Figure 3.

Continuous electromechanical lysis of bacterial cells. a, Experimental set-up for the continuous lysis operation. A constant pressure driven flow (10–40 μL/min) was applied to deliver a fresh bacterial solution and flushed lysates toward downstream, while an electric field generated ICP phenomena at the lysis channel for continuous bacterial lysis. b, Fluorescent microscopic images along the lysis channel. The GFP-expressing bacterial cells underwent chaotic electroconvective vortices and electric fields along the lysis channel, leading to gradual bacterial lysis and recovery of GFP. c, Collected GFP and other lysates using the continuous lysis. The supernatant solution of the lysis output exhibited strong fluorescent intensity under a UV irradiation (4 W, 365 nm) while the supernatant of the input solution showed no distinguishable fluorescent signals.

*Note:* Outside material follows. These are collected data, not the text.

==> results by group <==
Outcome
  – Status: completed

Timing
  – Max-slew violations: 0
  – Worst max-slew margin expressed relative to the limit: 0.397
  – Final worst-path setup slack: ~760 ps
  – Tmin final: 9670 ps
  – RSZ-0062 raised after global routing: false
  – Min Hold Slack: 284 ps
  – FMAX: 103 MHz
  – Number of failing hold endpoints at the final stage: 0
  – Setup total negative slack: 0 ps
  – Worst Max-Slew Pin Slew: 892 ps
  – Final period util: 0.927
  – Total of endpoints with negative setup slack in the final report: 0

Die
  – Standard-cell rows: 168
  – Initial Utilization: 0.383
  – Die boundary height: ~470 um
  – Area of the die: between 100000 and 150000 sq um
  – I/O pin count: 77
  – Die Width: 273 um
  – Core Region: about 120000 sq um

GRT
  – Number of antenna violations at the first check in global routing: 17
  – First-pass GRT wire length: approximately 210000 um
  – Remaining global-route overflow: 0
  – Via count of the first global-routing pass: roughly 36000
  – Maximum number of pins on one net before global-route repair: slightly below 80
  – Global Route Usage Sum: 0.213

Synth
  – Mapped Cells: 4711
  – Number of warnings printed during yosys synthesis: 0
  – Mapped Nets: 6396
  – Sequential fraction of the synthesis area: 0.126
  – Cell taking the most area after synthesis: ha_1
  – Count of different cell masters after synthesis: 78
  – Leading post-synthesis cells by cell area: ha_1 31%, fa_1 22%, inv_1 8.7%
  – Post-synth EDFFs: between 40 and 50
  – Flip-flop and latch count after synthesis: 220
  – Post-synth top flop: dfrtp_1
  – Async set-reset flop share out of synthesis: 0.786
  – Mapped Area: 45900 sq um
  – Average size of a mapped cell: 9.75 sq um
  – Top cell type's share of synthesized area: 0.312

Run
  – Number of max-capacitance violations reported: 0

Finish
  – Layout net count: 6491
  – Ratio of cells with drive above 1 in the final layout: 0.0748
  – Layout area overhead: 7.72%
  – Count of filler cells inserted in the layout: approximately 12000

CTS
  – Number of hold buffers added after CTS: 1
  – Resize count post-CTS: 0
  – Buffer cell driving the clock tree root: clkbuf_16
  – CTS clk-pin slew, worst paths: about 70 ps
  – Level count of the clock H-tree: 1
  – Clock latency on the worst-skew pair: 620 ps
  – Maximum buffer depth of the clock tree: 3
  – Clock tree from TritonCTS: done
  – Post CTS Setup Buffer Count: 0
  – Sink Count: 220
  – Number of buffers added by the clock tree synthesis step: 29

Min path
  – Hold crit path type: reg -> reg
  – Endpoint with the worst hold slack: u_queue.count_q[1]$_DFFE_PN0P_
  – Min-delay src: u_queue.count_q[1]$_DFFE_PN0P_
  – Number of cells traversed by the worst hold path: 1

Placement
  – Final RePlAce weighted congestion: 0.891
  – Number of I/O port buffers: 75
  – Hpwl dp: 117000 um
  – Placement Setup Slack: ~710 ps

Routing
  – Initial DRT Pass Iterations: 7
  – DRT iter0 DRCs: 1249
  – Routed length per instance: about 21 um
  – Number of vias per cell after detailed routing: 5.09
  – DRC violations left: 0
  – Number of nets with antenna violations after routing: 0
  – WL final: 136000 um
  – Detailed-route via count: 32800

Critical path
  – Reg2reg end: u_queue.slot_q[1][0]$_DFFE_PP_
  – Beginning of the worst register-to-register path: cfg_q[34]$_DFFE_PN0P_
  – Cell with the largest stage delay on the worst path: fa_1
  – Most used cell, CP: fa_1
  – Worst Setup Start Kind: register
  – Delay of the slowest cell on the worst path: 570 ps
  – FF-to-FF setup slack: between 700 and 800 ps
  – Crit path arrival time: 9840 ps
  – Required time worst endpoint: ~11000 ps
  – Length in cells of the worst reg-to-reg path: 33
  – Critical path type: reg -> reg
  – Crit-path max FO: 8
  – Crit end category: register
## src/hdl/gf2bm_pkg.sv

```systemverilog
`timescale 1ns / 1ps
`default_nettype none

package gf2bm_pkg;

    // Field widths
    localparam int DEG_W      = 7;
    localparam int LC_W       = 8;
    localparam int GAP_W      = 8;
    localparam int CNT_W      = 8;
    localparam int POLY_OUT_W = 64;

    // Polynomial degree limit, default and legal range
    localparam int MAX_DEGREE_DEF = 64;
    localparam int MAX_DEGREE_MIN = 2;
    localparam int MAX_DEGREE_MAX = 64;

    // Reset values
    localparam logic [DEG_W-1:0] SEQ_DEGREE_RST = DEG_W'(32);
    localparam logic [GAP_W-1:0] GAP_SAT        = {GAP_W{1'b1}};

endpackage

`default_nettype wire

```

## src/hdl/gf2_linear_complexity_bm.sv

```systemverilog
`timescale 1ns / 1ps
`default_nettype none

// Binary Berlekamp-Massey engine: takes one sequence bit per cycle unless o_stall holds
// it and, for every bit, returns the running linear complexity and the discrepancy in
// the cycle after the input transfer. A new bit can be taken every cycle that o_stall
// is low. The discrepancy parity, the shifted add of the previous polynomial and the
// packing of the result all sit in the single stage between the state registers and
// the result register. When the bit that completes 2*seq_degree bits arrives, the
// result carries done_res and the connection polynomial (bit j = coefficient of
// degree K-j), and the engine clears itself for the next sequence; restart clears it
// early, before its own bit is used. seq_degree 0 acts as 1. Coefficients above
// MAX_DEGREE are dropped.
module gf2_linear_complexity_bm #(
    parameter int MAX_DEGREE = gf2bm_pkg::MAX_DEGREE_DEF
) (
    input  wire                                 i_clk,
    input  wire                                 i_rst_n,
    // configuration write
    input  wire                                 i_cfg_valid,
    output logic                                o_cfg_ready,
    input  wire  [gf2bm_pkg::DEG_W-1:0]         i_cfg_data,
    // bit input
    input  wire                                 i_valid,
    output logic                                o_stall,
    input  wire                                 i_seq_bit,
    input  wire                                 i_restart,
    // result output
    output logic                                o_valid,
    input  wire                                 i_stall,
    output logic [gf2bm_pkg::LC_W-1:0]          o_linear_complexity,
    output logic                                o_discrepancy,
    output logic                                o_done_res,
    output logic [gf2bm_pkg::POLY_OUT_W-1:0]    o_connection_poly
);

    localparam int PW = MAX_DEGREE + 1;
    localparam int IW = $clog2(PW);
    localparam int LC_W  = gf2bm_pkg::LC_W;
    localparam int GAP_W = gf2bm_pkg::GAP_W;
    localparam int CNT_W = gf2bm_pkg::CNT_W;
    localparam int DEG_W = gf2bm_pkg::DEG_W;
    localparam int OW    = gf2bm_pkg::POLY_OUT_W;

    localparam logic [PW-1:0] POLY_ONE = PW'(1);

    // configuration
    logic [DEG_W-1:0] r_seq_degree;

    // algorithm state
    logic [PW-1:0]    r_conn, n_conn;
    logic [PW-1:0]    r_prev, n_prev;
    logic [PW-1:0]    r_recent, n_recent;
    logic [LC_W-1:0]  r_lc, n_lc;
    logic [GAP_W-1:0] r_gap, n_gap;
    logic [CNT_W-1:0] r_cnt, n_cnt;

    // result register
    logic             r_out_valid;
    logic [LC_W-1:0]  r_out_lc, n_out_lc;
    logic             r_out_disc, n_out_disc;
    logic             r_out_done, n_out_done;
    logic [OW-1:0]    r_out_poly, n_out_poly;

    logic             in_xfer;

    // state seen by this bit (after an optional restart)
    logic [PW-1:0]    s_conn, s_prev, s_recent;
    logic [LC_W-1:0]  s_lc;
    logic [GAP_W-1:0] s_gap;
    logic [CNT_W-1:0] s_cnt;

    logic [DEG_W-1:0] k_eff;
    logic [CNT_W:0]   total;
    logic [CNT_W:0]   count;
    logic             disc;
    logic [PW-1:0]    upd_conn, upd_prev;
    logic [LC_W-1:0]  upd_lc;
    logic [GAP_W-1:0] upd_gap;
    logic [GAP_W-1:0] gap_inc;
    logic             done;
    logic [CNT_W-1:0] pack_idx;

    assign o_cfg_ready = 1'b1;
    assign o_stall     = r_out_valid && i_stall;
    assign in_xfer     = i_valid && !o_stall;

    assign o_valid             = r_out_valid;
    assign o_linear_complexity = r_out_lc;
    assign o_discrepancy       = r_out_disc;
    assign o_done_res          = r_out_done;
    assign o_connection_poly   = r_out_poly;

    always_comb begin
        if (i_restart) begin
            s_conn   = POLY_ONE;
            s_prev   = POLY_ONE;
            s_recent = '0;
            s_lc     = '0;
            s_gap    = GAP_W'(1);
            s_cnt    = '0;
        end else begin
            s_conn   = r_conn;
            s_prev   = r_prev;
            s_recent = r_recent;
            s_lc     = r_lc;
            s_gap    = r_gap;
            s_cnt    = r_cnt;
        end

        k_eff = (r_seq_degree == '0) ? DEG_W'(1) : r_seq_degree;
        total = {(CNT_W - DEG_W)'(0), k_eff, 1'b0};

        n_recent = {s_recent[PW-2:0], i_seq_bit};
        disc     = ^(s_conn & n_recent);
        gap_inc  = (s_gap == gf2bm_pkg::GAP_SAT) ? s_gap : s_gap + GAP_W'(1);

        upd_conn = s_conn;
        upd_prev = s_prev;
        upd_lc   = s_lc;
        upd_gap  = gap_inc;
        if (disc) begin
            // shifts at or past PW give zero, which drops the whole add
            upd_conn = s_conn ^ (s_prev << s_gap);
            if ({1'b0, s_lc, 1'b0} <= {2'b00, s_cnt}) begin
                upd_lc   = s_cnt + LC_W'(1) - s_lc;
                upd_prev = s_conn;
                upd_gap  = GAP_W'(1);
            end
        end

        count = {1'b0, s_cnt} + (CNT_W + 1)'(1);
        done  = (count >= total);

        n_out_lc   = upd_lc;
        n_out_disc = disc;
        n_out_done = done;
        n_out_poly = '0;
        for (int j = 0; j < OW; j++) begin
            pack_idx = CNT_W'(k_eff) - CNT_W'(j);
            if (done && (CNT_W'(j) < CNT_W'(k_eff)) && (pack_idx <= CNT_W'(MAX_DEGREE))) begin
                n_out_poly[j] = upd_conn[pack_idx[IW-1:0]];
            end
        end

        if (done) begin
            n_conn   = POLY_ONE;
            n_prev   = POLY_ONE;
            n_lc     = '0;
            n_gap    = GAP_W'(1);
            n_cnt    = '0;
        end else begin
            n_conn   = upd_conn;
            n_prev   = upd_prev;
            n_lc     = upd_lc;
            n_gap    = upd_gap;
            n_cnt    = count[CNT_W-1:0];
        end
    end

    always_ff @(posedge i_clk) begin
        if (!i_rst_n) begin
            r_seq_degree <= gf2bm_pkg::SEQ_DEGREE_RST;
            r_conn       <= POLY_ONE;
            r_prev       <= POLY_ONE;
            r_recent     <= '0;
            r_lc         <= '0;
            r_gap        <= GAP_W'(1);
            r_cnt        <= '0;
            r_out_valid  <= 1'b0;
        end else begin
            if (i_cfg_valid && o_cfg_ready) begin
                r_seq_degree <= i_cfg_data;
            end
            if (in_xfer) begin
                r_conn      <= n_conn;
                r_prev      <= n_prev;
                r_recent    <= done ? '0 : n_recent;
                r_lc        <= n_lc;
                r_gap       <= n_gap;
                r_cnt       <= n_cnt;
                r_out_valid <= 1'b1;
            end else if (!i_stall) begin
                r_out_valid <= 1'b0;
            end
        end
    end

    always_ff @(posedge i_clk) begin
        if (in_xfer) begin
            r_out_lc   <= n_out_lc;
            r_out_disc <= n_out_disc;
            r_out_done <= n_out_done;
            r_out_poly <= n_out_poly;
        end
    end

endmodule

`default_nettype wire

```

Both supernatant solutions were obtained after centrifugation at 5000 rpm for 3 min to eliminate the GFP signal from live bacterial cells. d,e, Quantification of the continuous lysis performance. The stronger electric potential (e, 80 V) allowed higher flow rates of a bacterial solution than the lower one (d, 40 V), resulting in higher lysis throughput and GFP recovery rate. The cell density was normalized by the input (Ctrl) cell number while the GFP intensity was normalized by the maximal GFP recovery value in the lysis experiments. The error bars in Fig. 3d,e were obtained by triplicated experiments.